**Required work**. If a line in the listing below contains "compound", return that line.

**Given records**.

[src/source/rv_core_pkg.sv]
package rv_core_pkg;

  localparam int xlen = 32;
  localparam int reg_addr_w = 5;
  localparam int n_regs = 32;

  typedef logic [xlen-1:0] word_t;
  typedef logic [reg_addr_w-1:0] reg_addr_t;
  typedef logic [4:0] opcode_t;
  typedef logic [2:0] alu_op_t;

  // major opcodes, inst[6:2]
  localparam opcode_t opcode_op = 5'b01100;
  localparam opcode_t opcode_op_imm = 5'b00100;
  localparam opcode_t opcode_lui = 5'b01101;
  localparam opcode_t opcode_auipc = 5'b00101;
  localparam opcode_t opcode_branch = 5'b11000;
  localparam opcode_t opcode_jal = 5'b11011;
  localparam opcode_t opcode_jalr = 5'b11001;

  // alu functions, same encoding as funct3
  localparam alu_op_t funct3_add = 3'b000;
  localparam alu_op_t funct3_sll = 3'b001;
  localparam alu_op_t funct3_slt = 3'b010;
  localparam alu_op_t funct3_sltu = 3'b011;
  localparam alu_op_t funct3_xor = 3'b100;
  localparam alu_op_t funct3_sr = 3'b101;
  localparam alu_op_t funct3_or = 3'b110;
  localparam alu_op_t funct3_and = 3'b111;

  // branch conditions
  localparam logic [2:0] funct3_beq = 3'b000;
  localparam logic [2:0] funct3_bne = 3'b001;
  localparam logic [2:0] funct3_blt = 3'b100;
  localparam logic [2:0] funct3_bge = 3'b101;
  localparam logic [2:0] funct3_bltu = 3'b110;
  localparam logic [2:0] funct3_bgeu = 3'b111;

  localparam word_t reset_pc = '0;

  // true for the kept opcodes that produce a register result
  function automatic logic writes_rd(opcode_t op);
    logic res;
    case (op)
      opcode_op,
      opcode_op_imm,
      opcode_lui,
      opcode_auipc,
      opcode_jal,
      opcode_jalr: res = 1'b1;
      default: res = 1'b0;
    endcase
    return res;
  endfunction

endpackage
==
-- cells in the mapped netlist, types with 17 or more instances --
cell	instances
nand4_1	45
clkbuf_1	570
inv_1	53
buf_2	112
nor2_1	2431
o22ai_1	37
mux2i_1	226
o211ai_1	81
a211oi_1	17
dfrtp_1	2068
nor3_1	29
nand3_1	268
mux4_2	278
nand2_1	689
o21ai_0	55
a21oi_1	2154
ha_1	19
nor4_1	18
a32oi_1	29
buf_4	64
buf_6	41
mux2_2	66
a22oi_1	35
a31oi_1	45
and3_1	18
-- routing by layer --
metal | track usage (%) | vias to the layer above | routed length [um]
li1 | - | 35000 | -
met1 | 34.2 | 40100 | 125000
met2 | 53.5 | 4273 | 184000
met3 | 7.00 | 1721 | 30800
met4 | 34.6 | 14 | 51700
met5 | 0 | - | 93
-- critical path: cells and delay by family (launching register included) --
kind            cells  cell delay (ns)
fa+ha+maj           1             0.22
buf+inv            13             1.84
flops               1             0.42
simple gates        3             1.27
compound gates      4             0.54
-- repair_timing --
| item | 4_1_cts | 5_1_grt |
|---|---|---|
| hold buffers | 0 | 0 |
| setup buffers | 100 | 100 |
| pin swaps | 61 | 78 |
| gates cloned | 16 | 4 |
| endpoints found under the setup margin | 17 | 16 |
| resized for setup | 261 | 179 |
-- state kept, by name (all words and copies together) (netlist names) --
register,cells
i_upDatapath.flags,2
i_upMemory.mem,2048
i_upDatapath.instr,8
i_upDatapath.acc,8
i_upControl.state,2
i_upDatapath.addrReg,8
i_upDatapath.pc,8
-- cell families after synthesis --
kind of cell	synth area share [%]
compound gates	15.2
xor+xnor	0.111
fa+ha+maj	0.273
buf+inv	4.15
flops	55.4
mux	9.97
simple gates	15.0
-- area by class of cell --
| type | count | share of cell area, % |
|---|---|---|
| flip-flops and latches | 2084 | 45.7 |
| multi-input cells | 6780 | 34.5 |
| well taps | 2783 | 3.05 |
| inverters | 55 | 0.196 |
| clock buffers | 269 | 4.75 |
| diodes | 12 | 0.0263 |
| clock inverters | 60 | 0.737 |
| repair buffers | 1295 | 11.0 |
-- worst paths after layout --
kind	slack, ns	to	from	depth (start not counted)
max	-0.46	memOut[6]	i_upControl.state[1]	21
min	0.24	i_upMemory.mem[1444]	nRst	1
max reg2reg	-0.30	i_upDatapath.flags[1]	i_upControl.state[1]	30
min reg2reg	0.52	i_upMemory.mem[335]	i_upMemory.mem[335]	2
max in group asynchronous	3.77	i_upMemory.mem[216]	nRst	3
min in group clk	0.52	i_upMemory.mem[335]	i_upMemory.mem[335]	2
==
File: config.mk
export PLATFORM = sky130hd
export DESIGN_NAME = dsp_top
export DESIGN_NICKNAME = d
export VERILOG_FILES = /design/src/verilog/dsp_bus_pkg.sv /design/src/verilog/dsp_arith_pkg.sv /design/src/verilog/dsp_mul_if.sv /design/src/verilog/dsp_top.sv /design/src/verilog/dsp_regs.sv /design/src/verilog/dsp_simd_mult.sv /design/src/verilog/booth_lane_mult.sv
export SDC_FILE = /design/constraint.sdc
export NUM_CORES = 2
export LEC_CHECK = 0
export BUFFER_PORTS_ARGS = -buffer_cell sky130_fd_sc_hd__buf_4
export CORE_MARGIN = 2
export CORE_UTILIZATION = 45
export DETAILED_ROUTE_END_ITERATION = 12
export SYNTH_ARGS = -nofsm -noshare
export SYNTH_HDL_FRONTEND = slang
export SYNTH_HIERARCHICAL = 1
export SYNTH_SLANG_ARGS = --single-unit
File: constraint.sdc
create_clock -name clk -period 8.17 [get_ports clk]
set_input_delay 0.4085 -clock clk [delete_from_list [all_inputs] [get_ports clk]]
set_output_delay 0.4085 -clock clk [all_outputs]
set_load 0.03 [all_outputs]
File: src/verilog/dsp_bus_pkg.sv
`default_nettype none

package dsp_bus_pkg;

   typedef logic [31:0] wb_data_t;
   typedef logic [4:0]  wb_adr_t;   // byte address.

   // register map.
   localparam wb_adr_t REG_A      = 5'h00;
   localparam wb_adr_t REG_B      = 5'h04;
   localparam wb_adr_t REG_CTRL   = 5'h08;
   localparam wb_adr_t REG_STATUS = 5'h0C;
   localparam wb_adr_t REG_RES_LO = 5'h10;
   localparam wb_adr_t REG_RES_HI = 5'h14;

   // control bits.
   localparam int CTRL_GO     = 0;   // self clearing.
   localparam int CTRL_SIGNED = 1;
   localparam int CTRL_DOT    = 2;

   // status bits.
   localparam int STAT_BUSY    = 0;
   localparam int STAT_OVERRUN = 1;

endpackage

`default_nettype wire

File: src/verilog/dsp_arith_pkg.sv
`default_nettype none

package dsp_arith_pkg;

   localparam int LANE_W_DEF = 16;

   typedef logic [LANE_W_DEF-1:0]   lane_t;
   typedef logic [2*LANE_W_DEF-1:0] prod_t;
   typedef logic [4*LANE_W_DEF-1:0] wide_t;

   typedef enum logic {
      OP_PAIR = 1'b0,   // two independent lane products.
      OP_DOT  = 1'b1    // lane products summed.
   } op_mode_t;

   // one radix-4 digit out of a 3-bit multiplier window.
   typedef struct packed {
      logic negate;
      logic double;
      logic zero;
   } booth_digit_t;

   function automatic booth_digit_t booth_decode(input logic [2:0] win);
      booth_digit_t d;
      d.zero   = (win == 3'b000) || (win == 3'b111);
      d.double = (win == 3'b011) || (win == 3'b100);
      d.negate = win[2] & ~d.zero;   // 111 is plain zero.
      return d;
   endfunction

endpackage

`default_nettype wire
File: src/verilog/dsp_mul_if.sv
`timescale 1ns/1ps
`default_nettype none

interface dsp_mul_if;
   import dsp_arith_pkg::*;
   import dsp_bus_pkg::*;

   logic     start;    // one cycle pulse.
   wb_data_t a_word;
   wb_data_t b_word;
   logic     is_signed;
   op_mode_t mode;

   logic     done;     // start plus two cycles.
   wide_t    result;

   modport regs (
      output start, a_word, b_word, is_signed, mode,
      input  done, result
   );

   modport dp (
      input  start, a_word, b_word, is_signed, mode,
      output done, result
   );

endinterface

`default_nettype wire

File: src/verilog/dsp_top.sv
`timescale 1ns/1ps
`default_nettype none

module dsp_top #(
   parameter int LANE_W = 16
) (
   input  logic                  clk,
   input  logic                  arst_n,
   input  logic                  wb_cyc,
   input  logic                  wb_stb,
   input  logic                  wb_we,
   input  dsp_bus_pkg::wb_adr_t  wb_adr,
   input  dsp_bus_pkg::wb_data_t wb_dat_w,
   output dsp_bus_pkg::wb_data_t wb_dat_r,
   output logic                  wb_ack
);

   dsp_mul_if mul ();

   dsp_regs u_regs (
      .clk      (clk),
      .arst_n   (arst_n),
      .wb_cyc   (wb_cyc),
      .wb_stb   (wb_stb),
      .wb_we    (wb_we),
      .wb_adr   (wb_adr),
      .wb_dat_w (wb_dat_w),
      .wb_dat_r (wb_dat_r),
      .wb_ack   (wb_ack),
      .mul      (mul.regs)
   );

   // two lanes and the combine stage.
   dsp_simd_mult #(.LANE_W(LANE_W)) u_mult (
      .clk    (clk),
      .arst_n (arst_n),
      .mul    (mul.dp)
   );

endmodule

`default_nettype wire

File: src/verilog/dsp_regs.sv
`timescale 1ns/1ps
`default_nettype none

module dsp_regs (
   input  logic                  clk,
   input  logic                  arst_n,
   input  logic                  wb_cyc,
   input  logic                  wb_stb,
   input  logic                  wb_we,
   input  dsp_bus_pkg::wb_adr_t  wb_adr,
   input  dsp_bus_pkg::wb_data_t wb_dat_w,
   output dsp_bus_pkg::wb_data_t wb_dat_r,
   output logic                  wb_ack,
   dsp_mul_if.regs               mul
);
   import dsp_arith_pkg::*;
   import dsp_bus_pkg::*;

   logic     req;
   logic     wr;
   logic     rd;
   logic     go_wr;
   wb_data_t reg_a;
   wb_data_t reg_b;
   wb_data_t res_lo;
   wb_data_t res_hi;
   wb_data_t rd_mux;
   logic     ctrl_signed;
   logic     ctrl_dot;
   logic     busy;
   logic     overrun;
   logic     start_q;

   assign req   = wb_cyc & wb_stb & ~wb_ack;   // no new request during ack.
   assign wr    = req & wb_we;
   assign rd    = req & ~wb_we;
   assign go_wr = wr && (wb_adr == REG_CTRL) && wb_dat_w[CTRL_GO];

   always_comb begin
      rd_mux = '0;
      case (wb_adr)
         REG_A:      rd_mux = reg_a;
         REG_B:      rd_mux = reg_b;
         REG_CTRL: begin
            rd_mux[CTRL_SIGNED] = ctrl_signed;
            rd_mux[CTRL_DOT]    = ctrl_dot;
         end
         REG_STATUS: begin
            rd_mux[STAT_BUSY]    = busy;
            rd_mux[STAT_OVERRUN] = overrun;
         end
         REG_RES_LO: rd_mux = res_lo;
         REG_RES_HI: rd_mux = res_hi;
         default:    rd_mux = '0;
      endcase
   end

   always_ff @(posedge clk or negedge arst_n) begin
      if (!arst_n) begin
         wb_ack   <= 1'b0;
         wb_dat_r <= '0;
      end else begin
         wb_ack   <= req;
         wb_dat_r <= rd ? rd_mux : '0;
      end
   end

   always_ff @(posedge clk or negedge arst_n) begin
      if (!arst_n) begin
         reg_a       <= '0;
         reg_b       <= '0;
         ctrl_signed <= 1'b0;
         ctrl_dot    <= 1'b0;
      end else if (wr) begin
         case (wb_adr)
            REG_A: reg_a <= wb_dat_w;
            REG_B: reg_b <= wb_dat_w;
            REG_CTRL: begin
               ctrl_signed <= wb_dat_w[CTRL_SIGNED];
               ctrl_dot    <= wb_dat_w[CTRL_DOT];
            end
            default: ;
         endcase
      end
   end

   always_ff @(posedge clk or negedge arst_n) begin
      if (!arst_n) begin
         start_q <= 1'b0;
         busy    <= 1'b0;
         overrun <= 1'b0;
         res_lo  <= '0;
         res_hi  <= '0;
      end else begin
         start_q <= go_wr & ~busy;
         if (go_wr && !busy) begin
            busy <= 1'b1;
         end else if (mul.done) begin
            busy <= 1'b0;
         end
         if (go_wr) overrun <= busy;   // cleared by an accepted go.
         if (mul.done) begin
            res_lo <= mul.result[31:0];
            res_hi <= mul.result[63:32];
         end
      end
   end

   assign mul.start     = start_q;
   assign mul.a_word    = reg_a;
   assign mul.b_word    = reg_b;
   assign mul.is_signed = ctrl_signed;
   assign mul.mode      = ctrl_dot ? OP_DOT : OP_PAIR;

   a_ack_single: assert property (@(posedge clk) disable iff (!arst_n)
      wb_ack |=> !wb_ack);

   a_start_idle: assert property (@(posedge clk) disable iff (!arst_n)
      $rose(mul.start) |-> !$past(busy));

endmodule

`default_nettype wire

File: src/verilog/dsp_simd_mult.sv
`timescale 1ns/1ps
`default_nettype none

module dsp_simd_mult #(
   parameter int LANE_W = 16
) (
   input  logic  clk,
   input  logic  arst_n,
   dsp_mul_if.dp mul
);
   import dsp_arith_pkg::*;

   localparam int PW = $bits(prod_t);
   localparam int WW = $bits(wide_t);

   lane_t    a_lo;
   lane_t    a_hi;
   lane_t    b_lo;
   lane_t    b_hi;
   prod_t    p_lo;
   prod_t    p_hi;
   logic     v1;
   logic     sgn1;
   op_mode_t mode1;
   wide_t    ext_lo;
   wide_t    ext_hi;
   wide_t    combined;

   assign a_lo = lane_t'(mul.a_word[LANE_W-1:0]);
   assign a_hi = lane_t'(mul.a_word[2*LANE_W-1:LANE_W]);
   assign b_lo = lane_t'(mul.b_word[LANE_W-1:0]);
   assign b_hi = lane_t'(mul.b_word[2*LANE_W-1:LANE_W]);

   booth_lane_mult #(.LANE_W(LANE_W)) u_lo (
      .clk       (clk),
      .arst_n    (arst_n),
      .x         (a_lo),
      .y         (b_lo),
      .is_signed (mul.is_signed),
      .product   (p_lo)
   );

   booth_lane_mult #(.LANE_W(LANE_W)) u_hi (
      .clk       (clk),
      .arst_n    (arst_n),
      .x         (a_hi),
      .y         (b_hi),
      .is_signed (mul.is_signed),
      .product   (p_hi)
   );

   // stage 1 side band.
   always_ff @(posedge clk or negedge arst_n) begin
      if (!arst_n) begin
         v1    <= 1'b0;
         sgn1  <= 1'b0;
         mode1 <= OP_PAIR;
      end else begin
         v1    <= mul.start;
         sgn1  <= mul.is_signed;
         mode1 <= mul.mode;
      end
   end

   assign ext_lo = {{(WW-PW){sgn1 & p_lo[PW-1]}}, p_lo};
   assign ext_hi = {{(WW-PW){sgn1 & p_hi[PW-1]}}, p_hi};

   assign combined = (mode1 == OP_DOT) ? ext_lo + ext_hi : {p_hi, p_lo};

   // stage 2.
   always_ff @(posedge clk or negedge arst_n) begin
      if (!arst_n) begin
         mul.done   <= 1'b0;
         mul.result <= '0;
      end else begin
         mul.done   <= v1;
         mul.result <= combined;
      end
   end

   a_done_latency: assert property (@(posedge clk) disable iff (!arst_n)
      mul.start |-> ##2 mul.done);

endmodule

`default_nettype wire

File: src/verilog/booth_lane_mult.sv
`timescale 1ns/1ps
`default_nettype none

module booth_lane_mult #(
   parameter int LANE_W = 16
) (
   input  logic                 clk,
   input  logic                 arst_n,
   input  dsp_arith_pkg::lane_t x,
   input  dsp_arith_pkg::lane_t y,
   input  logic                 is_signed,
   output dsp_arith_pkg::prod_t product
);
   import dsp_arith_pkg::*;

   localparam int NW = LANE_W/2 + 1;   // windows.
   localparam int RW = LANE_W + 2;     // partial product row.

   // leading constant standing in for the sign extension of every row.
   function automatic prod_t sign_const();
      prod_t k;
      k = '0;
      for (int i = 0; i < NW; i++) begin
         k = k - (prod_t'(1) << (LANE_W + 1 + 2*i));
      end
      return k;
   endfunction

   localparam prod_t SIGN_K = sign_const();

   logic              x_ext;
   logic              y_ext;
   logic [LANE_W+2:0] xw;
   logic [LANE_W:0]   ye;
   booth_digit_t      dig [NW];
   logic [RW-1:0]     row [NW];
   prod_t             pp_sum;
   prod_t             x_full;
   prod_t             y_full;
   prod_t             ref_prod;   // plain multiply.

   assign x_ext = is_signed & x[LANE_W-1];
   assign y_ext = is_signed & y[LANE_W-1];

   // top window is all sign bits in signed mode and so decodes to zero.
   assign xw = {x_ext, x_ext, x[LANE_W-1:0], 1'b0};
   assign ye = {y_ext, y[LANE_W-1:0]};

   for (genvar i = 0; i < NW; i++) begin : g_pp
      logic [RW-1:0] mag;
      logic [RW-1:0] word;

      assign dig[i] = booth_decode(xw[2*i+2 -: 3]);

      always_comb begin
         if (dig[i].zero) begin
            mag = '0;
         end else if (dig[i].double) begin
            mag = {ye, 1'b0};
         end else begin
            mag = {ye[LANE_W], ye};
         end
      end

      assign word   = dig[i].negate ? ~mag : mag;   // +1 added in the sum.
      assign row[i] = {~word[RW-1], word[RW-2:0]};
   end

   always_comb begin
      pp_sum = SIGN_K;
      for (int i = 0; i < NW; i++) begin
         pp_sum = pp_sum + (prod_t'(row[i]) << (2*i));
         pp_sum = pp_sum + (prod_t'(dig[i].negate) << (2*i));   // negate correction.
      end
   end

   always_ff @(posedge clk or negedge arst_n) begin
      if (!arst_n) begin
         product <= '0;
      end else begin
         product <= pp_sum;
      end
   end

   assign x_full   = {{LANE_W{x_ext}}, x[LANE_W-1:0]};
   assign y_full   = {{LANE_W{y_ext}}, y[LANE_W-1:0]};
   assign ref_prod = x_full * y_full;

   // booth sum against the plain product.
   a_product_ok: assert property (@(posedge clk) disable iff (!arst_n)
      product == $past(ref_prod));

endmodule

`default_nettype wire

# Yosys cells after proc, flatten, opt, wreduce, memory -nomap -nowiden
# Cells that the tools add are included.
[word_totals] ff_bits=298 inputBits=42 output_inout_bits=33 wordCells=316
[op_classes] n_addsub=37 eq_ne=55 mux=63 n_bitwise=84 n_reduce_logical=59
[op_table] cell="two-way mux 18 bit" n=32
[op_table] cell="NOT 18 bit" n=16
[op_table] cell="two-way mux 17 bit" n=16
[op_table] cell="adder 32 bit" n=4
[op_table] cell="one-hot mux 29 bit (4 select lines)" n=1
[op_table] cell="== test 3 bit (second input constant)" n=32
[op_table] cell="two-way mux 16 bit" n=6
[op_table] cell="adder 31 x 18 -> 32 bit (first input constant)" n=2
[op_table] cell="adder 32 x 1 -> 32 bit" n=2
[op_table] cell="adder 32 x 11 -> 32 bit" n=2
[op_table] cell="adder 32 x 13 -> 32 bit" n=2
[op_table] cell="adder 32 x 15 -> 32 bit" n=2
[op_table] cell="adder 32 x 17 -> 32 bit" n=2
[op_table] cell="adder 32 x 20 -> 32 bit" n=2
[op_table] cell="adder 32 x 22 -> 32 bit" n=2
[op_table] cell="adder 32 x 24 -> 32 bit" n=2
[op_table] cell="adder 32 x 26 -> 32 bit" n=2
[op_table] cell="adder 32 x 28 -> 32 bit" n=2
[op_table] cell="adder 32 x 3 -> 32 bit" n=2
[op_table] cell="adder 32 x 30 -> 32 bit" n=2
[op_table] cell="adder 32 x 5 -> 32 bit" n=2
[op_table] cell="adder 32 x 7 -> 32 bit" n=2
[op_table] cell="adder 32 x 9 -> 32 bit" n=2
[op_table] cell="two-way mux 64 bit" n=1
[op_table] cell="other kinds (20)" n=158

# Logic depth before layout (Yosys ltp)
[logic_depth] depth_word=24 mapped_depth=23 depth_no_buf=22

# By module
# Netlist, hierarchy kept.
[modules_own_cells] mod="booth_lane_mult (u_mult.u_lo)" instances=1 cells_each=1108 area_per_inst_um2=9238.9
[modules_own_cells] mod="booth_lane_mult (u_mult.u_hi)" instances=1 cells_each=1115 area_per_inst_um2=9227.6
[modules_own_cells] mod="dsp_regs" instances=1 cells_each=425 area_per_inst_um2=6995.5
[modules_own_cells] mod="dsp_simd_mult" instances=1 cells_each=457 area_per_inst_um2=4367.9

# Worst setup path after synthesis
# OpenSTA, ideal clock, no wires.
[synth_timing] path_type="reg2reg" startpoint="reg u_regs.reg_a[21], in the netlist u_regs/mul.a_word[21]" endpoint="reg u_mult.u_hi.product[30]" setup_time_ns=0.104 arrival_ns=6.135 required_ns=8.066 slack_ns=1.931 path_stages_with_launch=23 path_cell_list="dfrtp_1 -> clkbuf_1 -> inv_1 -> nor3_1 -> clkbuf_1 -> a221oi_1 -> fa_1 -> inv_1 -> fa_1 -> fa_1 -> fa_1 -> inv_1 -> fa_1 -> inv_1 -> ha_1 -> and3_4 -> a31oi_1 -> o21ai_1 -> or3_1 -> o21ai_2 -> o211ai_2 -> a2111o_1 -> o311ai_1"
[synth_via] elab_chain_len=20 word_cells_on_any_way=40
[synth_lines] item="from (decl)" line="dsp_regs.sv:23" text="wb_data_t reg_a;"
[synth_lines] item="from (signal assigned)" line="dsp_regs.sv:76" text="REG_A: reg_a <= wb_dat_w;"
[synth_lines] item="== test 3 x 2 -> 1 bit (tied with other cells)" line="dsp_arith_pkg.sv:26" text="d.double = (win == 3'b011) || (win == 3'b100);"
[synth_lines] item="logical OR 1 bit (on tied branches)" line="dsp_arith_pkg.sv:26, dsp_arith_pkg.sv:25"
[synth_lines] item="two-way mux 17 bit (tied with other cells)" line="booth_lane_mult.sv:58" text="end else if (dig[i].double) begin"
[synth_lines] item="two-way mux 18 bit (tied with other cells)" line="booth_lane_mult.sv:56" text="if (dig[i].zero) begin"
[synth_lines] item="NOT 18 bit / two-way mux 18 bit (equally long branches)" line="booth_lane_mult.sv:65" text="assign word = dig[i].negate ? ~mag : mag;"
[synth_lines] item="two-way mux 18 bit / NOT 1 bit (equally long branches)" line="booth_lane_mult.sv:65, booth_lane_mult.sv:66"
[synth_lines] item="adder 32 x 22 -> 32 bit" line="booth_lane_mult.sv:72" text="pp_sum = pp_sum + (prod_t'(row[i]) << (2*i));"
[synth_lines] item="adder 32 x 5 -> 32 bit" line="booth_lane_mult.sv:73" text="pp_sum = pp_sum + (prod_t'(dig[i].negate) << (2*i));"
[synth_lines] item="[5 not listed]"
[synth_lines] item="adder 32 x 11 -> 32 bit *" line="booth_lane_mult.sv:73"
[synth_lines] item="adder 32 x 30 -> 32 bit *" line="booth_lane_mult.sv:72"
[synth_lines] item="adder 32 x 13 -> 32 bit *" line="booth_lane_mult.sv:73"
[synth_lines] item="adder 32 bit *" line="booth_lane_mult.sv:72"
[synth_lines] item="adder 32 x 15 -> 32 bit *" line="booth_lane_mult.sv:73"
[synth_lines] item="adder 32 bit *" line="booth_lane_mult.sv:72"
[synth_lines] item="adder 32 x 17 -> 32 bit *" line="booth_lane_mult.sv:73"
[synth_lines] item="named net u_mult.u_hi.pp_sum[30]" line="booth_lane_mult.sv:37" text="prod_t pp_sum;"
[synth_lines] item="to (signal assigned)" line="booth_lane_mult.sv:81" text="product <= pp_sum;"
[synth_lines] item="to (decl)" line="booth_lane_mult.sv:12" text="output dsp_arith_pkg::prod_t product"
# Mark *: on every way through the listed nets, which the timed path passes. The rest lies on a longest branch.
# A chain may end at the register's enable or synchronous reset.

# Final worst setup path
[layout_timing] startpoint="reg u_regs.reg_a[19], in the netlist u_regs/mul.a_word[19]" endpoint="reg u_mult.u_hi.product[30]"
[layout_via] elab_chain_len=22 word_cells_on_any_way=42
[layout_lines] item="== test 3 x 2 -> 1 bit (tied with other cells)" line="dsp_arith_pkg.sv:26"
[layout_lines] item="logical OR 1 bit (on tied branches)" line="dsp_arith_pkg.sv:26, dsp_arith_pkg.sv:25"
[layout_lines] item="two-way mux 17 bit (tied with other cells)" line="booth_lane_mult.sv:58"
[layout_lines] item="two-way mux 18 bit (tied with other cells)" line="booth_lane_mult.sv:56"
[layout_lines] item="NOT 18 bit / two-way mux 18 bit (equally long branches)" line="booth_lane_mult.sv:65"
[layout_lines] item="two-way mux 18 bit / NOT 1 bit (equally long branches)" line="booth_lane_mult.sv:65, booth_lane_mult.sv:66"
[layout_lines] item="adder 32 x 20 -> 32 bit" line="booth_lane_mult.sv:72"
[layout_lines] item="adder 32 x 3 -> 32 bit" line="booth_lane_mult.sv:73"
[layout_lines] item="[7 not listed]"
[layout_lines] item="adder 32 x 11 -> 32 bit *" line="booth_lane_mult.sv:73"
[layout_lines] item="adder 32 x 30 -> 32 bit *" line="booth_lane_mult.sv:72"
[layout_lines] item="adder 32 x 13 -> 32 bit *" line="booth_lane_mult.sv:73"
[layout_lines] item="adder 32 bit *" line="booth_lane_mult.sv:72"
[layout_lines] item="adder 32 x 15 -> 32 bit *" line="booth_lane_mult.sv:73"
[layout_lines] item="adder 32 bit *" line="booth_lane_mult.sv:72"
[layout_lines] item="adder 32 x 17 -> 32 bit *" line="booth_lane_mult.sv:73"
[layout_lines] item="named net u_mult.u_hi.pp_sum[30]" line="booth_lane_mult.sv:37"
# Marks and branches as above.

**Result**.
compound gates      4             0.54
compound gates	15.2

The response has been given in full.